Primarily a surface treatment, effective on fruits, vegetables, nuts, meats, and packaging materials.
Works against bacteria, molds, and even biofilms.
Has potential to replace chemical sanitizers (like chlorine washes), reducing both chemical residues and water usage.
Still relatively new at commercial scale, so process standardization is ongoing.

High Pressure Processing (HPP), Frontiers | Impact of High-Pressure Homogenization on the Extractability and Stability of ...

Ultrasound

Ultrasound uses sound waves at frequencies above 20 kHz. When these waves pass through a liquid food, they create rapidly forming and collapsing microscopic bubbles, a phenomenon called cavitation. Each bubble collapse generates intense localized heat and pressure at a tiny scale, which disrupts microbial cells and inactivates enzymes without heating the bulk product.

Often combined with mild heat (thermosonication) or pressure (manosonication) to boost microbial kill rates beyond what any single method achieves alone.
Applications go beyond safety: ultrasound accelerates brining and marination by improving mass transfer, and it can extract bioactive compounds from plant materials more efficiently.
Process parameters (frequency, power intensity, and treatment time) need to be optimized for each specific food, since the wrong settings can damage texture or create off-flavors.

Electromagnetic Spectrum Technologies

Irradiation

Food irradiation exposes products to ionizing radiation from one of three sources: gamma rays (from cobalt-60 or cesium-137), X-rays, or electron beams. The radiation damages microbial DNA, preventing organisms from reproducing. It's effective against bacteria, parasites, and insects.

Irradiation doses are measured in gray (Gy) and are regulated by category:

Low dose (up to 1 kGy): inhibits sprouting in potatoes and onions; kills insects in grain and fruit.
Medium dose (1–10 kGy): reduces pathogens like Salmonella and E. coli in meat, poultry, and spices.
High dose (10–50 kGy): sterilizes spices and certain shelf-stable products.

Irradiated food does not become radioactive. The energy passes through the product and is gone. Nutritional losses are comparable to or less than those from conventional cooking. Despite this, consumer acceptance remains a significant hurdle, largely due to the word "radiation" triggering safety concerns that aren't supported by the science. Irradiated foods must carry the radura symbol on their label in most countries.

Facilities require strict shielding and regulatory oversight, which adds to infrastructure costs.

Ultraviolet Light (UV) and Ozonation

UV light, specifically UV-C in the 200–280 nm range, inactivates microorganisms by causing thymine dimers in their DNA, which blocks replication.

Commonly used for surface decontamination of foods, packaging, and processing equipment, as well as for treating clear liquids like water and apple cider.
Effective against bacteria, viruses, and mold spores.
The main limitation is penetration: UV only works where light can reach. Surface irregularities, crevices, and turbid liquids create shadows where microbes survive. For this reason, UV is often paired with other treatments.

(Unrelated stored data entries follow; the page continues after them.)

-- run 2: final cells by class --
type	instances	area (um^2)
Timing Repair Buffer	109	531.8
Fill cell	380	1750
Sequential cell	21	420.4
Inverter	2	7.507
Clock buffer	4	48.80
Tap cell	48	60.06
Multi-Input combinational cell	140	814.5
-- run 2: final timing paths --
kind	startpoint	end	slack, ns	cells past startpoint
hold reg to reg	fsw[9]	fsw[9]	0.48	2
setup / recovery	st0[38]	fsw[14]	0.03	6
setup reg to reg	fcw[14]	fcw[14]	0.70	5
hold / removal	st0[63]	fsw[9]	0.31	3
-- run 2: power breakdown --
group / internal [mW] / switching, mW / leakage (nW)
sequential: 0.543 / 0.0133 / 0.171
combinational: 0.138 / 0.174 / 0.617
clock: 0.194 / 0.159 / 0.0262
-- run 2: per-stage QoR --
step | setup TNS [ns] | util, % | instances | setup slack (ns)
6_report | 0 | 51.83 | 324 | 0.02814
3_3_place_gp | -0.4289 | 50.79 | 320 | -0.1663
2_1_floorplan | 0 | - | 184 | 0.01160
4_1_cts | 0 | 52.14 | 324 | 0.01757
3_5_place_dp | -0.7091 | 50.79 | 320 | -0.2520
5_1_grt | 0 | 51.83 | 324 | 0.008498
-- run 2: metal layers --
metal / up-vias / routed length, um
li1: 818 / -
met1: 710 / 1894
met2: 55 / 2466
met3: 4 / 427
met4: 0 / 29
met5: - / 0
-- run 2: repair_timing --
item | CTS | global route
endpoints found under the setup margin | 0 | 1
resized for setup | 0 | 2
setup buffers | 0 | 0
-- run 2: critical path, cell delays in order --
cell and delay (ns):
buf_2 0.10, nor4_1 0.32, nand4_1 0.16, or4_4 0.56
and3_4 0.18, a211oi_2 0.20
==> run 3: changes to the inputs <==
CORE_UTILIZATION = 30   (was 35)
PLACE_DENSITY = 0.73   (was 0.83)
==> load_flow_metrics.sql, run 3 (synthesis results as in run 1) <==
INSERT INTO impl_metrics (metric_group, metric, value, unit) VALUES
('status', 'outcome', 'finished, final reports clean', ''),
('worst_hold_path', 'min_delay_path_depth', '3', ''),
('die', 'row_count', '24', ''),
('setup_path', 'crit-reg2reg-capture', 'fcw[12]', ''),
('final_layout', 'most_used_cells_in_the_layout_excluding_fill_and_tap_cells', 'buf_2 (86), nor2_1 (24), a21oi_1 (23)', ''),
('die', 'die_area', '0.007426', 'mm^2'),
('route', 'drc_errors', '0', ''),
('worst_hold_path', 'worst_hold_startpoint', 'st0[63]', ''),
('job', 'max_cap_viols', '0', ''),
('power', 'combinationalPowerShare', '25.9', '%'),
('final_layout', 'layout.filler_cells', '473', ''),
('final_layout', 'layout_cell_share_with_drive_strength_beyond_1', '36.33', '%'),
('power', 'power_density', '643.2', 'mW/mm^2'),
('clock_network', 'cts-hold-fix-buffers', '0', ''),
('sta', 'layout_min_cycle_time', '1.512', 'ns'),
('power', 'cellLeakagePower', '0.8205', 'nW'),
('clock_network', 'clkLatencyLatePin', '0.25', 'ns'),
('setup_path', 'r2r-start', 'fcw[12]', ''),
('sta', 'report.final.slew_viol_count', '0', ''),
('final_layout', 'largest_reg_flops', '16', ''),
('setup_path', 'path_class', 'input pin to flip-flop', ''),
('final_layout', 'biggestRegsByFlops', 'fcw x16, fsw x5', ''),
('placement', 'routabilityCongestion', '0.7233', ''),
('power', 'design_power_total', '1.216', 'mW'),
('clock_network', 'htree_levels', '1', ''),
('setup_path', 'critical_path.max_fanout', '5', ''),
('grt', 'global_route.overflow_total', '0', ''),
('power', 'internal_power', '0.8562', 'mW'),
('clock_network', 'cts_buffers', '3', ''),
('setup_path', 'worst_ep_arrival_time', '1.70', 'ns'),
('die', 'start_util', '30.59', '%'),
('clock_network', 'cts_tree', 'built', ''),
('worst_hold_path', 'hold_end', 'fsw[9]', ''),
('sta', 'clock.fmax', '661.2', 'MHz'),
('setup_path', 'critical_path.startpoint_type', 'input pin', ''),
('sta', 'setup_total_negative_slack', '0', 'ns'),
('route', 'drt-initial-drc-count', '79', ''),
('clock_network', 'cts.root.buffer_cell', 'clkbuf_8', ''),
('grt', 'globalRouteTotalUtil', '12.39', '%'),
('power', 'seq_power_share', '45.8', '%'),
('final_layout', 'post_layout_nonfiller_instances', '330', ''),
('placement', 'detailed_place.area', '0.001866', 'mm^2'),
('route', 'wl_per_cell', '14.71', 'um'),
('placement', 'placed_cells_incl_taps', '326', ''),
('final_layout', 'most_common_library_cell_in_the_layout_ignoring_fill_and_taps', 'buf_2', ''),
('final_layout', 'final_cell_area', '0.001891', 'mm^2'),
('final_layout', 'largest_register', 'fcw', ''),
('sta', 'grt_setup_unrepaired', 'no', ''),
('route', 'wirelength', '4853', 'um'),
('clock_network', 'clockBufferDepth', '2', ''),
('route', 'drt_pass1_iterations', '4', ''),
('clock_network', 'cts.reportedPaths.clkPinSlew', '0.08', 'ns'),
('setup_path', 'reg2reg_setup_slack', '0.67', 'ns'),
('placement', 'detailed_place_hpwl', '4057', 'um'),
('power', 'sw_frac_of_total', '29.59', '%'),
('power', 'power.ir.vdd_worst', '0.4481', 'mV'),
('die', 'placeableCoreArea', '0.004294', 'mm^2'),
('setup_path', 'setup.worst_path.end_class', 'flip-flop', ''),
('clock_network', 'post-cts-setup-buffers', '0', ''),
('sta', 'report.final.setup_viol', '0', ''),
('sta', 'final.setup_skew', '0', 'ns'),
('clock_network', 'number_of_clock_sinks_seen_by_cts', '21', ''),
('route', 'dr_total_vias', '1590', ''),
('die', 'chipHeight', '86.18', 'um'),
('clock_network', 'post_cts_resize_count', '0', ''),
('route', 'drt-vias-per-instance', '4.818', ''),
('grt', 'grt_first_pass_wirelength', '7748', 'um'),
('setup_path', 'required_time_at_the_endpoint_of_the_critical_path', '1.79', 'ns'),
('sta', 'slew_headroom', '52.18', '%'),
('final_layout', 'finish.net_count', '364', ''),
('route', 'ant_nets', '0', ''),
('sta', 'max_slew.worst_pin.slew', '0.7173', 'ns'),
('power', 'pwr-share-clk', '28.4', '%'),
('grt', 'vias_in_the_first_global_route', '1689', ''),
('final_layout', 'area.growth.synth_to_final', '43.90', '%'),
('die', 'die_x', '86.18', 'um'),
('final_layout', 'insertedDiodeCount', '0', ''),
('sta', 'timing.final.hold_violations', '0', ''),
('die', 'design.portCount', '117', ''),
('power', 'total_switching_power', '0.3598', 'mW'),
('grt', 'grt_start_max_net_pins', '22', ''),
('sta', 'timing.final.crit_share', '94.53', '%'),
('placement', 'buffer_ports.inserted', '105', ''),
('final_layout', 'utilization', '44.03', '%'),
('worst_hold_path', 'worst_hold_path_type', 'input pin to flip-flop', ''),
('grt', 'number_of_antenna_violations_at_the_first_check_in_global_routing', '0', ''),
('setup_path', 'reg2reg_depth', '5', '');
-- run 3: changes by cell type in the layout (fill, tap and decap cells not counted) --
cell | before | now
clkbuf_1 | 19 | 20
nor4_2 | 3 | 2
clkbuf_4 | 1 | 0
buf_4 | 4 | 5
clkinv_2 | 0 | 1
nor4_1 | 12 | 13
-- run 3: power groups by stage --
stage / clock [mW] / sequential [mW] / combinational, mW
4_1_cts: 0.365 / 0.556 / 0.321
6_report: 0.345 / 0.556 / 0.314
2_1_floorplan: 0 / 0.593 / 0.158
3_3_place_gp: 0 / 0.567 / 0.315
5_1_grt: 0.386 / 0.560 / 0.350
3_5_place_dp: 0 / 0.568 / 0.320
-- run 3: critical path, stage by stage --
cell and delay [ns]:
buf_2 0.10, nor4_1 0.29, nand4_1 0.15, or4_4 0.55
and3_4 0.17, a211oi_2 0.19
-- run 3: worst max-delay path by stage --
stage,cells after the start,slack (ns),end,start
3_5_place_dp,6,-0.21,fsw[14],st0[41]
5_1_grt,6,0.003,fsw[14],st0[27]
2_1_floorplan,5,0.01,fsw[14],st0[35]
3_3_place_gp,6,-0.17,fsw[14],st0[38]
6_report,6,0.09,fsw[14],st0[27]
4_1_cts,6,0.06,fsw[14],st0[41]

Ozonation uses ozone ( $O_3$ ), a powerful oxidizing agent, to destroy microorganisms by attacking their cell membranes and enzymes.

Can be applied as a gas (for storage rooms or dry products) or dissolved in water (for washing produce, seafood, or equipment).
Effective against bacteria, viruses, parasites, and even some mycotoxins.
Ozone is unstable and breaks down quickly back to $O_2$ , so it must be generated on-site, usually by passing oxygen through an electrical discharge or UV lamp.
At high concentrations, ozone can oxidize food components like lipids and pigments, causing off-flavors or color changes. Careful dose control is essential.
Because ozone leaves no chemical residue after it decomposes, it's considered more environmentally friendly than many chemical sanitizers.